Crispy Sweet and Spicy Candied Pork Belly
Crispy Sweet and Spicy Candied Pork Belly
Ingredients
Main
- 1.5 kg pork belly
- 1 jar Marion's Kitchen Crispy Chilli Oil
- 2 cups brown sugar
- 4 tbsp BBQ sauce
- 1 tbsp Chinese five-spice powder
- Salt, to taste
Instructions
- 1
In a bowl, mix together the chilli oil, brown sugar, BBQ sauce, and five-spice powder to make your sticky rub. Set aside.
- 2
Prepare the pork belly by lightly scoring the skin in a crisscross pattern. Flip it over and score the meat side halfway through to the fat layer.
- 3
Rub the spice mixture generously over the meat side of the pork. Line a baking tray with foil and baking paper, then place the pork belly skin-side up.
- 4
Sprinkle a light layer of salt evenly over the skin and let it sit for 10 minutes to draw out moisture.
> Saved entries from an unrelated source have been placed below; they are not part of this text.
This design comes from an exercise in tuning for small area, a short achievable clock period and few clock cycles per item on the open sky130 flow, not from production work. Only simulation tests tie the RTL to the original design; equivalence was not proved.

// accelerator
module accelerator (
    input  logic clk, rst,
    input  logic signed [31:0] a0,
    input  logic signed [31:0] a1,
    input  logic signed [31:0] a2,
    input  logic signed [31:0] a3,
    input  logic signed [31:0] a4,
    input  logic signed [31:0] a5,
    input  logic signed [31:0] a6,
    input  logic signed [31:0] a7,
    input  logic signed [31:0] b0,
    input  logic signed [31:0] b1,
    input  logic signed [31:0] b2,
    input  logic signed [31:0] b3,
    input  logic signed [31:0] b4,
    input  logic signed [31:0] b5,
    input  logic signed [31:0] b6,
    input  logic signed [31:0] b7,
    input  logic start,
    output logic done,
    output logic signed [63:0] result
);
Size in the first run: roughly 3200 cells after synthesis, ~0.033 mm² of cells after synthesis.
Settings: LEC_CHECK=0, CAP_MARGIN=20, CORE_MARGIN=2, CORE_UTILIZATION=40, SLEW_MARGIN=20; clock period 12.0 ns.
standard.sh (not shown) runs the stock make flow with config.mk's settings and CLKGATE_MAP_FILE= SYNTH_SCRIPT=/design/flow/synth_recipe.tcl, a recipe that flattens the netlist after the stock synthesis.
==> flow/flow/run.sh <==
#!/bin/bash
set -euo pipefail
MARGIN=${MARGIN:-7.5}
R=orfs/results/sky130hd/accelerator/base
bash standard.sh synth > synth.log 2>&1
cp $R/1_2_yosys.v polfix_in.v
python3 flow/polfix.py polfix_in.v $R/1_2_yosys.v > polfix.log 2>&1
bash standard.sh synth > synth2.log 2>&1
bash standard.sh "BUFFER_PORTS_ARGS=-buffer_cell sky130_fd_sc_hd__buf_1" \
    SETUP_SLACK_MARGIN=$MARGIN finish > layout.log 2>&1
Other scripts of this flow, unchanged in this note and not shown: flow/flow/polfix.py
Testbench counts at the start, summed over its fixed seeds: cycles 10,552, items 960.
Rerun with:
==> flow/flow/run.sh (replaced) <==
#!/bin/bash
set -euo pipefail
MARGIN=${MARGIN:-7.7}
R=orfs/results/sky130hd/accelerator/base
bash standard.sh synth > synth.log 2>&1
cp $R/1_2_yosys.v polfix_in.v
python3 flow/polfix.py polfix_in.v $R/1_2_yosys.v > polfix.log 2>&1
bash standard.sh synth > synth2.log 2>&1
bash standard.sh "BUFFER_PORTS_ARGS=-buffer_cell sky130_fd_sc_hd__buf_1" \
    MATCH_CELL_FOOTPRINT=0 SETUP_SLACK_MARGIN=$MARGIN finish > layout.log 2>&1
Effect: The changed run completed without violations; routed wire length came out higher by 7.4%; final cell count goes up by about 2.2%; clock skew shrinks by 0.015 ns; design area increases by about 5%.
Rerun with:
==> flow/flow/run.sh (replaced) <==
#!/bin/bash
set -euo pipefail
MARGIN=${MARGIN:-7.9}
R=orfs/results/sky130hd/accelerator/base
bash standard.sh synth > synth.log 2>&1
cp $R/1_2_yosys.v polfix_in.v
python3 flow/polfix.py polfix_in.v $R/1_2_yosys.v > polfix.log 2>&1
bash standard.sh synth > synth2.log 2>&1
bash standard.sh "BUFFER_PORTS_ARGS=-buffer_cell sky130_fd_sc_hd__buf_1" \
    SETUP_SLACK_MARGIN=$MARGIN finish > layout.log 2>&1
Result: The changed run ran to the end with no violations; utilization is higher by 2.9 points; design area is higher by about 6%.
Rerun with:
==> flow/flow/run.sh (replaced) <==
#!/bin/bash
set -euo pipefail
MARGIN=${MARGIN:-7.7}
R=orfs/results/sky130hd/accelerator/base
bash standard.sh synth > synth.log 2>&1
cp $R/1_2_yosys.v polfix_in.v
python3 flow/polfix.py polfix_in.v $R/1_2_yosys.v > polfix.log 2>&1
bash standard.sh synth > synth2.log 2>&1
bash standard.sh "BUFFER_PORTS_ARGS=-buffer_cell sky130_fd_sc_hd__buf_1" \
    "CTS_BUF_LIST=sky130_fd_sc_hd__clkbuf_8" \
    SETUP_SLACK_MARGIN=$MARGIN finish > layout.log 2>&1
=>
- The changed run finished clean
- routed wire length drops by 5.5%
- first-iteration DRC count came out lower by about 12%
- register-to-register slack got worse by 0.09 ns
- hold slack gets better by 0.015 ns
- sequential share of layout area increases by 0.85 points

== the previous run ==
Another version of the RTL of accelerator (not shown whole).
Size in the first run: roughly 33000 µm² of cells after synthesis.
Design accelerator, start of the top module:
module accelerator (
    input  logic clk, rst,
    input  logic signed [31:0] a0,
    input  logic signed [31:0] a1,
    input  logic signed [31:0] a2,
    input  logic signed [31:0] a3,
    input  logic signed [31:0] a4,
    input  logic signed [31:0] a5,
    input  logic signed [31:0] a6,
    input  logic signed [31:0] a7,
    input  logic signed [31:0] b0,
    input  logic signed [31:0] b1,
    input  logic signed [31:0] b2,
    input  logic signed [31:0] b3,
    input  logic signed [31:0] b4,
    input  logic signed [31:0] b5,
    input  logic signed [31:0] b6,
    input  logic signed [31:0] b7,
    input  logic start,
    output logic done,
    output logic signed [63:0] result
);
export LEC_CHECK = 0
export CAP_MARGIN = 20
export CORE_MARGIN = 2
export CORE_UTILIZATION = 40
export SLEW_MARGIN = 20
create_clock -name core_clock -period 12.0 [get_ports {clk}]
==> flow/flow/run.sh <==
#!/bin/bash
set -euo pipefail
MARGIN=${MARGIN:-7.7}
R=orfs/results/sky130hd/accelerator/base
bash standard.sh synth > synth.log 2>&1
cp $R/1_2_yosys.v polfix_in.v
python3 flow/polfix.py polfix_in.v $R/1_2_yosys.v > polfix.log 2>&1
bash standard.sh synth > synth2.log 2>&1
bash standard.sh "BUFFER_PORTS_ARGS=-buffer_cell sky130_fd_sc_hd__buf_1" \
    SETUP_SLACK_MARGIN=$MARGIN finish > layout.log 2>&1
Other scripts of this flow, unchanged in this note and not shown: flow/flow/polfix.py
Testbench counts of the previous run, summed over its fixed seeds: cycles 10,552, items 960.
What the current run does differently from the previous run at the input level:
==> flow/flow/run.sh <==
#!/bin/bash
set -euo pipefail
MARGIN=${MARGIN:-7.5}
R=orfs/results/sky130hd/accelerator/base
bash standard.sh synth > synth.log 2>&1
cp $R/1_2_yosys.v polfix_in.v
python3 flow/polfix.py polfix_in.v $R/1_2_yosys.v > polfix.log 2>&1
bash standard.sh synth > synth2.log 2>&1
bash standard.sh "BUFFER_PORTS_ARGS=-buffer_cell sky130_fd_sc_hd__buf_1" \
    "CTS_BUF_LIST=sky130_fd_sc_hd__clkbuf_4 sky130_fd_sc_hd__clkbuf_8" \
    SETUP_SLACK_MARGIN=$MARGIN finish > layout.log 2>&1
Results
The current run vs the previous run on detailed-route via count: the current run is the lower one. Compared with the previous run, the current run shows a lower post-CTS setup repair buffer count. The current run vs the previous run on total met2 wirelength after detailed routing: the current run is the lower one. STATUS clock skew: the current run loses against the previous run. Sort the previous run and the current run by aggregate routed wire length asc -> top: the current run. Looking at layout overhead on the synthesized area, the current run sits below the previous run. From the previous run to the current run the numbers moved as follows: final period utilization went up by 1.2 points, maximum clock frequency lower.

v42:
Starting RTL as in the previous note.
Design accelerator, start of the top module:
module accelerator (
    input  logic clk, rst,
    input  logic signed [31:0] a0,
    input  logic signed [31:0] a1,
    input  logic signed [31:0] a2,
    input  logic signed [31:0] a3,
    input  logic signed [31:0] a4,
    input  logic signed [31:0] a5,
    input  logic signed [31:0] a6,
    input  logic signed [31:0] a7,
    input  logic signed [31:0] b0,
    input  logic signed [31:0] b1,
    input  logic signed [31:0] b2,
    input  logic signed [31:0] b3,
    input  logic signed [31:0] b4,
    input  logic signed [31:0] b5,
    input  logic signed [31:0] b6,
    input  logic signed [31:0] b7,
    input  logic start,
    output logic done,
    output logic signed [63:0] result
);
    logic [3:0] c;
    logic       run, first, done_reg, fin;
    logic       ld;
    assign ld = run ? ~c[3] : start & ~done_reg & ~fin;
    always_ff @(posedge clk, posedge rst) begin
        if (rst) begin
            c        <= 4'd0;
            run      <= 1'b0;
            first    <= 1'b0;
            done_reg <= 1'b0;
            fin      <= 1'b0;
        end else begin
            first <= ~run & ~done_reg & ~fin & start;
            fin   <= 1'b0;
            if (run) begin
                if (c[3]) begin
                    run <= 1'b0;
                    c   <= 4'd0;
                    if (1'b1) fin <= 1'b1; else done_reg <= 1'b1;
                end else begin
                    c <= c + 4'd1;
                end
  ...
Settings: LEC_CHECK=0, ABC_AREA=1, CAP_MARGIN=20, CORE_MARGIN=2, CORE_UTILIZATION=40, SLEW_MARGIN=20; clock period 12.0 ns.
==> flow/flow/run.sh <==
#!/bin/bash
set -euo pipefail
MARGIN=${MARGIN:-7.5}
R=orfs/results/sky130hd/accelerator/base
bash standard.sh synth > synth.log 2>&1
cp $R/1_2_yosys.v polfix_in.v
python3 flow/polfix.py polfix_in.v $R/1_2_yosys.v > polfix.log 2>&1
bash standard.sh synth > synth2.log 2>&1
bash standard.sh "BUFFER_PORTS_ARGS=-buffer_cell sky130_fd_sc_hd__buf_1" \
    SETUP_SLACK_MARGIN=$MARGIN finish > layout.log 2>&1
Other scripts of this flow, unchanged in this note and not shown: flow/flow/polfix.py
Testbench counts of v42, summed over its fixed seeds: cycles 10,552, items 960.
Source: an optimization exercise on an open RTL-to-GDS flow (aim: a short achievable clock period and few clock cycles). Production flows keep margins and buffers that such runs may drop.
At most, simulation tests tie the RTL to the original design; equivalence was not proved.
The flow treats the clock pin as an ideal source, which a real chip does not have.

Setup of run C:
Design msprocessor, start of the top module:
module msprocessor(clk,RESET,RUN,MemAddr,MemRData,MemWE,MemWData);
For scale: roughly 36 I/O pins, roughly 0.058 mm2 of cells after synthesis.
==> flow/config.mk <==
export PLATFORM = sky130hd
export DESIGN_NAME = msprocessor
export DESIGN_NICKNAME = msprocessor
export VERILOG_FILES = /design/flow/design.v
export SDC_FILE = /design/flow/constraint.sdc
export NUM_CORES = 4
export LEC_CHECK = 0
export CAP_MARGIN = 20
export CORE_MARGIN = 2
export CORE_UTILIZATION = 55
export PLACE_DENSITY = 0.7
export SETUP_SLACK_MARGIN = 4.4
export SLEW_MARGIN = 20
==> flow/constraint.sdc <==
create_clock -name core_clock -period 7.5 [get_ports {clk}]
set_input_delay 1.5000 -clock core_clock [delete_from_list [all_inputs] [get_ports {clk}]]
set_output_delay 1.5000 -clock core_clock [all_outputs]
set_load 0.01 [all_outputs]
standard.sh (not shown) runs the stock make flow with config.mk's settings and CLKGATE_MAP_FILE= SYNTH_SCRIPT=/design/flow/synth_recipe.tcl, a recipe that flattens the netlist after the stock synthesis.
==> flow/flow/run.sh <==
#!/bin/bash
# The standard layout, with one step added after clock tree synthesis:
# flow/fix_io.tcl removes the buffers that placement left on the RUN -> MemWE
# path (between the port buffers). Everything else is the standard flow.
set -euo pipefail
export POST_CTS_TCL="$PWD/flow/fix_io.tcl"
bash standard.sh > standard.log 2>&1
==> flow/flow/fix_io.tcl <==
# Run after clock tree synthesis (POST_CTS_TCL). The only path from an input
# port to an output port is RUN -> MemWE (MemWE = store & RUN). Buffers that
# placement put between RUN's input buffer and the AND gate only add delay on
# it; remove them, keeping the port buffers at both ends.
set pe [find_timing_paths -from [get_ports RUN] -to [get_ports MemWE] -path_delay max]
set insts {}
foreach pt [get_property $pe points] {
  set pin [get_property $pt pin]
  set inst [get_cells -quiet -of_objects $pin]
  if { $inst eq "" } { continue }
  set name [get_full_name $inst]
  if { [lsearch -exact $insts $name] < 0 } { lappend insts $name }
}
puts "fix_io: RUN -> MemWE goes through $insts"
set extra {}
foreach name [lrange $insts 1 end-1] {
  set ref [get_property [get_cells $name] ref_name]
  if { [regexp {__(buf|clkbuf|dlygate|clkdlybuf)} $ref] } { lappend extra $name }
}
if { [llength $extra] > 0 } {
  puts "fix_io: removing $extra"
  remove_buffers [get_cells $extra]
}
report_checks -from [get_ports RUN] -to [get_ports MemWE]
For run E, these inputs were changed with respect to run C:
diff --git a/flow/config.mk b/flow/config.mk
--- a/flow/config.mk
+++ b/flow/config.mk
@@ -7,6 +7,7 @@
 export LEC_CHECK = 0
+export ABC_CLOCK_PERIOD_IN_PS = 3000
 export CAP_MARGIN = 20
 export CORE_MARGIN = 2
-export CORE_UTILIZATION = 55
-export PLACE_DENSITY = 0.7
+export CORE_UTILIZATION = 40
+export PLACE_DENSITY = 0.6
 export SETUP_SLACK_MARGIN = 4.4
--- outcome ---
The flow did not stop early for run E: all stages ran, and the layout cleared the timing, design-rule and antenna checks. Cells: run E has more instances than run C. Compared run C against run E; register bit count reported by yosys within noise. Fmax: run E lower than run C.
No run of this note included a check of the RTL's function; only the layout flow was run.

msprocessor, a different RTL version from the one above (not shown whole).
For scale: about 970 cells after synthesis, roughly 140 flip-flops, about 36 I/O pins, roughly 9800 sq um of cells after synthesis.
clock: 7.5 ns
lec_check: 0
abc_clock_period_in_ps: 3000
cap_margin: 20
core_margin: 2
core_utilization: 40
place_density: 0.6
setup_slack_margin: 4.4
slew_margin: 20
run.sh (not shown) runs the stock make flow with config.mk's settings and CLKGATE_MAP_FILE= SYNTH_SCRIPT=/design/flow/synth_recipe.tcl, a recipe that flattens the netlist after the stock synthesis.
Stock flow here: none of the scripts above is used.
The baseline produced a clean layout.
Testbench counts at the start, summed over its fixed seeds: cycles 14,335.
Edit:
- ABC_CLOCK_PERIOD_IN_PS: 3000 -> unset
- SETUP_SLACK_MARGIN: 4.4 -> unset
Effect:
- The new run completed with no timing, DRC or antenna violations
- clock-buffer cell count grows by 4
- via count shrinks by roughly a tenth
- synthesized area does not change
- routed wire length fell by roughly a tenth
- clock skew is about the same
- setup slack loses 1.2 ns
- die area is unchanged

[afterwards: timing with drivers on the ports]
The flow's constraints put no driver on any port. The routed layouts listed below were extracted and timed again, unchanged, in two steps. Step 1 assumes that a clkbuf_16 drives the clock port and a buf_2 every other input. Step 2, shift: input delay + t, output delay - t, t = (earliest + latest rising clock arrival at the registers) / 2. This alone moves slack from input paths to output paths. a / b / c = ideal / step 1 / step 2; a / b = the first two.
run	t (ns)	slack for setup (ns)	worst setup path after step 2	clock arrival spread, ns
run C	0.794	3.538 / 3.538 / 2.897	input to register	0.041 / 0.041
run E	0.813	3.487 / 3.487 / 2.976	input to register	0.052 / 0.052
the first run of note 2	0.478	4.174 / 4.133 / 3.866	input to register	0.014 / 0.014
the second run of note 2	0.477	3.021 / 3.049 / 2.572	input to register	0.012 / 0.012
After both steps setup and hold are still met in every run listed. The setup slack of run C, which loses most, moves by 0.000 ns with the drivers and by -0.641 ns with both steps.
Meanwhile, preheat your oven to 170°C (fan-forced).
- 5
Roast the pork belly for 50 minutes, or until the skin looks shrivelled and the meat is nearly cooked through.
50 min - 6
Use the knife or spoon to scrape the remaining salt from the skin.
- 7
Turn the oven up to 230°C and cook for another 40 minutes, or until the skin is golden, blistered, and crisp.
40 min - 8
Remove from the oven and rest until warm to the touch. Slice into thick, glossy pieces and serve with creamy spinach or roasted potatoes for the ultimate Christmas feast.